2.6. Measurement of Vascular Inflammation
The effect of blueberry supplementation on vascular inflammation in diabetic mice was assessed by monocyte binding to the aorta and the expression of inflammatory markers in the aortic vessel we have described with a few modifications [2,13,14]. Briefly, the segments of the abdominal aortae proximal to the iliac bifurcation were used to measure monocyte binding to the vasculature. The aorta was opened to expose the luminal endothelial layer and covered with EBM medium containing 1% heat-inactivated FBS for 10 min at 37 °C. Then, the medium was gently removed, and the exposed endothelium layer of the aorta was incubated with Calcein-AM-labeled mouse monocytic WEHI78/24 cells for 30 min. The unbound monocytes were removed from the aorta by gentle washing. Confocal microscopy was used to visualize and count the bound monocytes. Five images of five frames from each aorta were captured using an Olympus IX73 fluorescence microscope (Olympus, Tokyo, Japan). The vascular inflammation was also measured by determining the expression of inflammatory chemokines (MCP-1 and IL-8) and adhesion molecules (ICAM1, VCAM1, and E-Selectin) by qPCR using SYBR green as we described previously [2,13,14]. Briefly, total RNA was extracted from the aorta using RNeasy Plus mini kit, cDNA was synthesized using an RT-PCR kit, and the expression of inflammatory molecules was measured by qPCR using specific primers and SYBR green. The expression of the housekeeping gene GAPDH was used to normalize the expression.
2.7. Microbial Profiling Using 16S rRNA Amplicon Sequencing
Microbial community profiling was carried out using the 16 s rRNA amplification method as we described previously [14]. Bacterial DNA was extracted from the cecum contents using DNeasy PowerSoil Kit, and 50 ng of bacterial DNA was used to amplify the V4 variable region of the 16 S rRNA gene using 515F/806R primers. The primers (forward and reverse) were barcoded to achieve the multiplexing of up to 384 samples per run [15]. The pooled amplicons were then subjected to paired-end sequencing on the Illumina Miseq platform, utilizing a sequencing configuration of 2 × 250 bp. Approximately 30% of PhiX DNA was included in the sequencing run to improve sequencing quality. Raw sequences are available at the NCBI Sequence Read Archive (SRA) under accession no. PRJNA996159.

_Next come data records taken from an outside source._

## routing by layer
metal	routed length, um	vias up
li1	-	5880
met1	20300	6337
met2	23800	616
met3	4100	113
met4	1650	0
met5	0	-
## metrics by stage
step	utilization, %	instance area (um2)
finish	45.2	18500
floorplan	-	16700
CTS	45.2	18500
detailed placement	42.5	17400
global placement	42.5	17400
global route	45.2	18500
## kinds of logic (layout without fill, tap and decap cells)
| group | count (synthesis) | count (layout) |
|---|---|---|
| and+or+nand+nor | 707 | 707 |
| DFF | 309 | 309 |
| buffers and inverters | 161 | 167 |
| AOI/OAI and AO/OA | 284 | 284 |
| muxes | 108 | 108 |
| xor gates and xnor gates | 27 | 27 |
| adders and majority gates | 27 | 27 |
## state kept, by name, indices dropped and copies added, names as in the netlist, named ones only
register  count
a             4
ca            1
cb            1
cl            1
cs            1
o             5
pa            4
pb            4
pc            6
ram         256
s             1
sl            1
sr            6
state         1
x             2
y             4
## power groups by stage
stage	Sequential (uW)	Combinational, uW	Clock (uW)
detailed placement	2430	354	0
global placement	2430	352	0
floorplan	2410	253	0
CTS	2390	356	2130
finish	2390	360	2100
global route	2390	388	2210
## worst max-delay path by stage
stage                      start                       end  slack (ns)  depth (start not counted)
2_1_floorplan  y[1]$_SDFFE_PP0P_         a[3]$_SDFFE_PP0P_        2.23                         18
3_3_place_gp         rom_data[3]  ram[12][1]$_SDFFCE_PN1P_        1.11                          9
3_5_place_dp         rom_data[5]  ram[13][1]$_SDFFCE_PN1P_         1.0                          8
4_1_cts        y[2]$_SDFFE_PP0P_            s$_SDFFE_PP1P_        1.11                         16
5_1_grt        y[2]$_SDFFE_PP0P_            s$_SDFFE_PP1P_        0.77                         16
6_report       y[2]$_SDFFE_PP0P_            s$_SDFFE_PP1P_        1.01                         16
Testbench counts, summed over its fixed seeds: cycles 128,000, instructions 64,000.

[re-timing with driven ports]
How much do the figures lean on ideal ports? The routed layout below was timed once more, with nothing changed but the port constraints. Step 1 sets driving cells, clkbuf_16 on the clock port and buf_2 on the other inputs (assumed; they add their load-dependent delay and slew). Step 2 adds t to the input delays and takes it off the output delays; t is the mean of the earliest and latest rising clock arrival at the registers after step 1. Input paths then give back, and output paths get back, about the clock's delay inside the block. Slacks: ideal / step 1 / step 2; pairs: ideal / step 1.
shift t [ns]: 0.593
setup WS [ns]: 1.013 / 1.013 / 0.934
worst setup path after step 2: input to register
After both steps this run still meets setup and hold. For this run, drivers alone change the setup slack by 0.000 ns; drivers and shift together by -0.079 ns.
What follows belongs to an exercise in optimizing a design on an open flow for small area, a short achievable clock period and few clock cycles; a production flow would make more cautious choices. Function was checked by simulation only, so behaviour that the tests miss may differ from the original.

==> flow/design.v <==
module aes_sbox (input wire [7:0] x, output wire [7:0] y);
    wire T1, T2, T3, T4, T5, T6, T7, T8, T9, T10, T11, T12, T13, T14, T15, T16, T17, T18, T19, T20, T21, T22, T23, T24, T25, T26, T27, M1, M2, M3, M4, M5, M6, M7, M8, M9, M10, M11, M12, M13, M14, M15, M16, M17, M18, M19, M20, M21, M22, M23, M24, M25, M26, M27, M28, M29, M30, M31, M32, M33, M34, M35, M36, M37, M38, M39, M40, M41, M42, M43, M44, M45, M46, M47, M48, M49, M50, M51, M52, M53, M54, M55, M56, M57, M58, M59, M60, M61, M62, M63, L0, L1, L2, L3, L4, L5, L6, L7, L8, L9, L10, L11, L12, L13, L14, L15, L16, L17, L18, L19, L20, L21, L22, L23, L24, L25, L26, L27, L28, L29;
    assign T1 = x[7] ^ x[4];
    assign T2 = x[7] ^ x[2];
    assign T3 = x[7] ^ x[1];
    assign T4 = x[4] ^ x[2];
    assign T5 = x[3] ^ x[1];
    assign T6 = T1 ^ T5;
    assign T7 = x[6] ^ x[5];
    assign T8 = x[0] ^ T6;
    assign T9 = x[0] ^ T7;
    assign T10 = T6 ^ T7;
    assign T11 = x[6] ^ x[2];
    assign T12 = x[5] ^ x[2];
    assign T13 = T3 ^ T4;
    assign T14 = T6 ^ T11;
    assign T15 = T5 ^ T11;
    assign T16 = T5 ^ T12;
    assign T17 = T9 ^ T16;
    assign T18 = x[4] ^ x[0];
    assign T19 = T7 ^ T18;
    assign T20 = T1 ^ T19;
    assign T21 = x[1] ^ x[0];
    assign T22 = T7 ^ T21;
    assign T23 = T2 ^ T22;
    assign T24 = T2 ^ T10;
    assign T25 = T20 ^ T17;
    assign T26 = T3 ^ T16;
    assign T27 = T1 ^ T12;
    assign M1 = T13 & T6;
    assign M2 = T23 & T8;
    assign M3 = T14 ^ M1;
    assign M4 = T19 & x[0];
    assign M5 = M4 ^ M1;
    assign M6 = T3 & T16;
    assign M7 = T22 & T9;
    assign M8 = T26 ^ M6;
    assign M9 = T20 & T17;
    assign M10 = M9 ^ M6;
    assign M11 = T1 & T15;
    assign M12 = T4 & T27;
    assign M13 = M12 ^ M11;
    assign M14 = T2 & T10;
    assign M15 = M14 ^ M11;
    assign M16 = M3 ^ M2;
    assign M17 = M5 ^ T24;
    assign M18 = M8 ^ M7;
    assign M19 = M10 ^ M15;
    assign M20 = M16 ^ M13;
    assign M21 = M17 ^ M15;
    assign M22 = M18 ^ M13;
    assign M23 = M19 ^ T25;
    assign M24 = M22 ^ M23;
    assign M25 = M22 & M20;
    assign M26 = M21 ^ M25;
    assign M27 = M20 ^ M21;
    assign M28 = M23 ^ M25;
    assign M29 = M28 & M27;
    assign M30 = M26 & M24;
    assign M31 = M20 & M23;
    assign M32 = M27 & M31;
    assign M33 = M27 ^ M25;
    assign M34 = M21 & M22;
    assign M35 = M24 & M34;
    assign M36 = M24 ^ M25;
    assign M37 = M21 ^ M29;
    assign M38 = M32 ^ M33;
    assign M39 = M23 ^ M30;
    assign M40 = M35 ^ M36;
    assign M41 = M38 ^ M40;
    assign M42 = M37 ^ M39;
    assign M43 = M37 ^ M38;
    assign M44 = M39 ^ M40;
    assign M45 = M42 ^ M41;
    assign M46 = M44 & T6;
    assign M47 = M40 & T8;
    assign M48 = M39 & x[0];
    assign M49 = M43 & T16;
    assign M50 = M38 & T9;
    assign M51 = M37 & T17;
    assign M52 = M42 & T15;
    assign M53 = M45 & T27;
    assign M54 = M41 & T10;
    assign M55 = M44 & T13;
    assign M56 = M40 & T23;
    assign M57 = M39 & T19;
    assign M58 = M43 & T3;
    assign M59 = M38 & T22;
    assign M60 = M37 & T20;
    assign M61 = M42 & T1;
    assign M62 = M45 & T4;
    assign M63 = M41 & T2;
    assign L0 = M61 ^ M62;
    assign L1 = M50 ^ M56;
    assign L2 = M46 ^ M48;
    assign L3 = M47 ^ M55;
    assign L4 = M54 ^ M58;
    assign L5 = M49 ^ M61;
    assign L6 = M62 ^ L5;
    assign L7 = M46 ^ L3;
    assign L8 = M51 ^ M59;
    assign L9 = M52 ^ M53;
    assign L10 = M53 ^ L4;
    assign L11 = M60 ^ L2;
    assign L12 = M48 ^ M51;
    assign L13 = M50 ^ L0;
    assign L14 = M52 ^ M61;
    assign L15 = M55 ^ L1;
    assign L16 = M56 ^ L0;
    assign L17 = M57 ^ L1;
    assign L18 = M58 ^ L8;
    assign L19 = M63 ^ L4;
    assign L20 = L0 ^ L1;
    assign L21 = L1 ^ L7;
    assign L22 = L3 ^ L12;
    assign L23 = L18 ^ L2;
    assign L24 = L15 ^ L9;
    assign L25 = L6 ^ L10;
    assign L26 = L7 ^ L9;
    assign L27 = L8 ^ L10;
    assign L28 = L11 ^ L14;
    assign L29 = L11 ^ L17;
    assign y[7] = L6 ^ L24;
    assign y[6] = ~(L16 ^ L26);
    assign y[5] = ~(L19 ^ L28);
    assign y[4] = L6 ^ L21;
    assign y[3] = L20 ^ L22;
    assign y[2] = L25 ^ L29;
    assign y[1] = ~(L13 ^ L27);
    assign y[0] = ~(L6 ^ L23);
endmodule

2.8. Bioinformatics Analysis
Miseq Reporter on the instrument computer was used to automate demultiplexing, adapter trimming, and generating fastq files. QIIME 2 platform was used for the subsequent bioinformatics analysis [16]. Denoising was performed through initial quality filtering and applying the Deblur algorithm [17,18]. The representative amplicon sequence variants (ASVs) were utilized to generate the phylogenetic tree with FastTree [19]. To assign the taxonomy, Naives Bayes classifier trained on the Greengenes 13_8 reference was utilized [20]. Rarefaction curves (Supplementary Figure) based on observed ASV were used to evaluate the adequacy of the sampling depth, which was established at 3628-quality-filtered reads per sample. A total of 136 samples passed the established sampling depth and were used in further analyses. α-Diversity metrics (richness, evenness, and diversity) were assessed using the α-Diversity indices such as observed ASV, Shannon Diversity, Evenness, and Dominance. β-Diversity (microbial community differences) was determined using the weighted Unifrac distances, and the principal coordinate analysis (PCoA) plot was used to visualize the results [21].
2.9. Statistical Analysis
Prism 8.0 (GraphPad, CA, USA) or SPSS Version 25 (IBM) was used for statistical analyses. Microbiome data were analyzed using the R programming language (version R-4.2.2). One-way ANOVA was employed to analyze metabolic parameters, and Tukey post hoc tests were performed when the main effects were significant. Where appropriate, all data are presented as mean ± standard error of the mean (SEM) and statistical significance was determined at a p < 0.05. The relationship between the specific taxa and vascular inflammation was assessed by correlation analysis, as we reported previously [14,22]. Microbiome data (relative abundance of genera) and indices of vascular inflammation (monocyte binding to the aortic vessel and mRNA expression of vascular inflammatory molecules) were used to identify the association between the abundance of specific genera and vascular inflammation through Spearman’s correlation in R [14].
3. Results
3.1. Dietary Blueberries Did Not Improve Diabetes-Induced Metabolic Alterations
The effect of dietary blueberries on metabolic parameters (body weight, blood glucose, body fat, lean body mass, and body fluid) was evaluated after 4, 8, and 12 weeks of treatment. The body weight, blood glucose, and body fat were increased, whereas lean body mass was decreased in diabetic (db/db) mice vs. control (db/+) mice in all three cohorts (Table 2). However, blueberry supplementation (1.23%, 2.46%, or 3.7% in diet) did not improve these metabolic parameters with 4, 8, or 12 weeks of treatment (Table 2). Further, diabetic mice exhibited impaired glucose and insulin tolerance that was not improved with blueberry supplementation (Figure 1).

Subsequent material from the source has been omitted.